Благожелательное мнение Феодорита о страстях сходно с положительной оценкой, которую можно найти в некоторых раввинистических писаниях по поводу так называемых “плохих побуждениях” (Йецер ха-ра; см. Быт. 6, 5). Цитируя Бытие 1, 31, равви Нахман бен Самуэль считает, что “плохое побуждение”, созданное Богом, также должно быть “весьма хорошим”: “Плохая наклонность очень ли хороша? Да, ибо без нее человек не строил бы дома, не брал бы женщину, не рождал бы детей, не вел бы дела. Воистину, сказано: “Всякий труд и любое талантливое произведение рождается из соперничества человека со своим ближним” (36). “Плохое побуждение” было вложено в нас Богом для того, чтобы создать элемент вызова и творческого конфликта, без которого нам не доставало бы всякого смысла ориентации и решимости в возрастании. Мнение Феодорита и рабби Нахмана соответствует хасидической позиции, выраженной Мартином Бубером: “Не существует в человеке ни качеств, ни сил, которые были бы созданы без цели. Даже качества низшие и испорченные могут быть возвышены для служения Богу” (37).
Исайя и Феодорит – вовсе не единственные авторы, предлагающие позитивную оценку pathos. Когда Дионисий Ареопагит пишет Иерофею как тот, кто “не только узнавал, но и переживал божественное” (ou monon mathon alla kai pathon ta theia), он, разумеется, хочет сказать, что мистический опыт происходит от pathos (38). Максим Исповедник, хотя и воспроизводит в нескольких местах мнение Григория Нисского о том, что страсти вошли в человеческую природу только после сотворения человека (39), также говорит о «блаженной приверженности святой любви» (40) (makarion pathos tes theias agapes); он подчеркивает, что страсти могут быть как предосудительными, так и похвальными (41). На исходе византийского периода Григорий Палама (1296-1353) упоминает словами, похожими на Максима Исповедника, о «божественных и благословенных страстях» (42). Он настаивает на том, что цель христианской жизни не в умерщвлении страстей (nekrosis), а в их переустроении или переориентации (metathesis) (43).
В греческой патристической традиции, таким образом, есть по крайней мере два способа рассмотрения страстей.По-видимому, можно было бы считать, что различие в позициях всего лишь лингвистическое. Одна группа греческих отцов, в данном случае бОльшая, считает, в соответствии с терминами стоицизма, что horme, скрытый импульс, в себе самом хорош или во всяком случае нейтрален; он называется страстью только тогда, когда он противоестествен. Другая группа, предпочитая аристотелевское употребление термина, использует слово pathos не только для выражения уклонения, но и для обозначения horme самого по себе.

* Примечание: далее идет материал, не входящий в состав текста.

===== src/rtl/grid_placer.sv =====
module grid_placer
  import gp_pkg::*;
#(
  parameter int COLS = 8,
  parameter int ROWS = 8,
  localparam int CW = (COLS > 1) ? $clog2(COLS) : 1,
  localparam int RW = $clog2(ROWS + 1)
) (
  input  logic          clk,
  input  logic          rst,
  input  logic          flush,
  input  logic          in_valid,
  input  logic [1:0]    in_kind,
  input  logic [CW-1:0] in_dst,
  input  logic [CW-1:0] in_src_a,
  input  logic          in_use_a,
  input  logic [CW-1:0] in_src_b,
  input  logic          in_use_b,
  output logic          out_valid,
  output logic [RW-1:0] out_row,
  output logic [CW-1:0] out_col,
  output logic [1:0]    out_kind,
  output logic          full
);
  gp_kind_e      kind;
  logic [RW-1:0] rec_a, rec_b, rec_d, rdfl_d;
  logic [RW-1:0] barrier, mem_next, depth, row, row_nx;
  logic          accept, fits, place, writes, is_mem;

  assign kind   = gp_kind_e'(in_kind);
  assign writes = (kind == K_ALU) || (kind == K_LOAD);
  assign is_mem = (kind == K_LOAD) || (kind == K_STORE);
  assign accept = in_valid && !full && !flush;
  assign fits   = row < RW'(ROWS);
  assign place  = accept && fits;
  assign row_nx = row + 1'b1;

  gp_col_table #(.COLS(COLS), .RW(RW), .CW(CW)) u_tab (
    .clk(clk), .rst(rst), .flush(flush),
    .rd_a(in_src_a), .rd_b(in_src_b), .rd_d(in_dst),
    .rec_a(rec_a), .rec_b(rec_b), .rec_d(rec_d), .rdfl_d(rdfl_d),
    .wr_en(place && writes), .wr_col(in_dst), .wr_val(row_nx),
    .mk_a_en(place && in_use_a), .mk_a(in_src_a),
    .mk_b_en(place && in_use_b), .mk_b(in_src_b),
    .mk_row(row)
  );

  gp_row_calc #(.RW(RW)) u_calc (
    .kind(kind), .use_a(in_use_a), .use_b(in_use_b),
    .rec_a(rec_a), .rec_b(rec_b), .rec_d(rec_d), .rdfl_d(rdfl_d),
    .barrier(barrier), .mem_next(mem_next), .depth(depth),
    .row(row)
  );

  always_ff @(posedge clk) begin
    if (rst || flush) begin
      barrier   <= '0;
      mem_next  <= '0;
      depth     <= '0;
      full      <= 1'b0;
      out_valid <= 1'b0;
      out_row   <= '0;
      out_col   <= '0;
      out_kind  <= '0;
    end else begin
      out_valid <= place;
      if (place) begin
        out_row  <= row;
        out_col  <= in_dst;
        out_kind <= in_kind;
        if (row_nx > depth) depth <= row_nx;
        if (is_mem) mem_next <= row_nx;
        if (kind == K_BRANCH) barrier <= row_nx;
      end
      if (accept && !fits) full <= 1'b1;
    end
  end

  // full holds until a flush
  p_full_sticky_r7: assert property (@(posedge clk) disable iff (rst)
    full && !flush |=> full);

  // nothing is reported while full
  p_no_out_when_full_r7: assert property (@(posedge clk) disable iff (rst)
    full && !flush |=> !out_valid);

  // flush wins over an offered instruction
  p_flush_clears_r8: assert property (@(posedge clk) disable iff (rst)
    flush |=> !full && !out_valid);

  // reported rows lie inside the grid
  p_row_range_r6: assert property (@(posedge clk) disable iff (rst)
    out_valid |-> out_row < RW'(ROWS));

  // the barrier never moves up without a flush
  p_barrier_mono_r4: assert property (@(posedge clk) disable iff (rst)
    !flush |=> barrier >= $past(barrier));

  // placements after a branch stay below it
  p_after_branch_r4: assert property (@(posedge clk) disable iff (rst || flush)
    place && kind != K_BRANCH |-> row >= barrier);

  // memory operations keep strict row order
  p_mem_order_r5: assert property (@(posedge clk) disable iff (rst || flush)
    place && is_mem |-> row >= mem_next);

  // a branch never lands above any earlier placement
  p_branch_depth_r3: assert property (@(posedge clk) disable iff (rst || flush)
    place && kind == K_BRANCH |-> row >= barrier && row >= mem_next);
endmodule
File: src/rtl/result_fifo.sv
// Show-ahead result queue. A push while full is dropped and sets a sticky flag.
module result_fifo #(
    parameter int WIDTH = 16,
    parameter int DEPTH = 16,
    localparam int PTR_W = $clog2(DEPTH),
    localparam int CNT_W = $clog2(DEPTH + 1)
) (
    input  logic             clk,
    input  logic             rst_n,
    input  logic             push,
    input  logic [WIDTH-1:0] din,
    input  logic             pop,
    output logic             valid,
    output logic [WIDTH-1:0] dout,
    output logic             ovf
);
    logic [WIDTH-1:0] mem [DEPTH];
    logic [PTR_W-1:0] wp, rp;
    logic [CNT_W-1:0] cnt;
    logic             full, do_push, do_pop;

    assign full    = (cnt == CNT_W'(DEPTH));
    assign valid   = (cnt != '0);
    assign do_push = push && !full;
    assign do_pop  = pop && valid;
    assign dout    = mem[rp];

    // Store accepted results.
    always_ff @(posedge clk) begin
        if (do_push) mem[wp] <= din;
    end

    // Advance pointers and occupancy; latch the drop flag.
    always_ff @(posedge clk) begin
        if (!rst_n) begin
            wp <= '0; rp <= '0; cnt <= '0; ovf <= 1'b0;
        end else begin
            if (do_push) wp <= (wp == PTR_W'(DEPTH-1)) ? '0 : wp + PTR_W'(1);
            if (do_pop)  rp <= (rp == PTR_W'(DEPTH-1)) ? '0 : rp + PTR_W'(1);
            if (do_push && !do_pop)      cnt <= cnt + CNT_W'(1);
            else if (do_pop && !do_push) cnt <= cnt - CNT_W'(1);
            if (push && full) ovf <= 1'b1;
        end
    end


    cnt_bound_chk: assert property (@(posedge clk) disable iff (!rst_n)
        cnt <= CNT_W'(DEPTH));

    ovf_sticky_chk: assert property (@(posedge clk) disable iff (!rst_n)
        ovf |=> ovf);
endmodule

Здесь в самом деле семантическая проблема, но различие в лингвистическом использовании не подразумевает ли в себе также более широкие выводы? Слово обладает глубокой символической властью, и манера, с которой оно употребляется, может влиять решающим способом на наше видение реальности. Отсюда идет также наше понимание слова pathos. Это может иметь важные последствия в пастырском труде и в советах, которые мы даем другим и которым также следуем сами. Говорим ли мы позитивно или негативно? Скажем ли мы “умерщвлять” или “перенаправлять”, “исторгать” или “воспитывать”, “уничтожать” или “преображать”? Если современные христиане считают более полезным говорить о страстях в смысле преображения более, чем умерщвления, они по крайней мере могут заручиться мнением немалого меньшинства греческих отцов.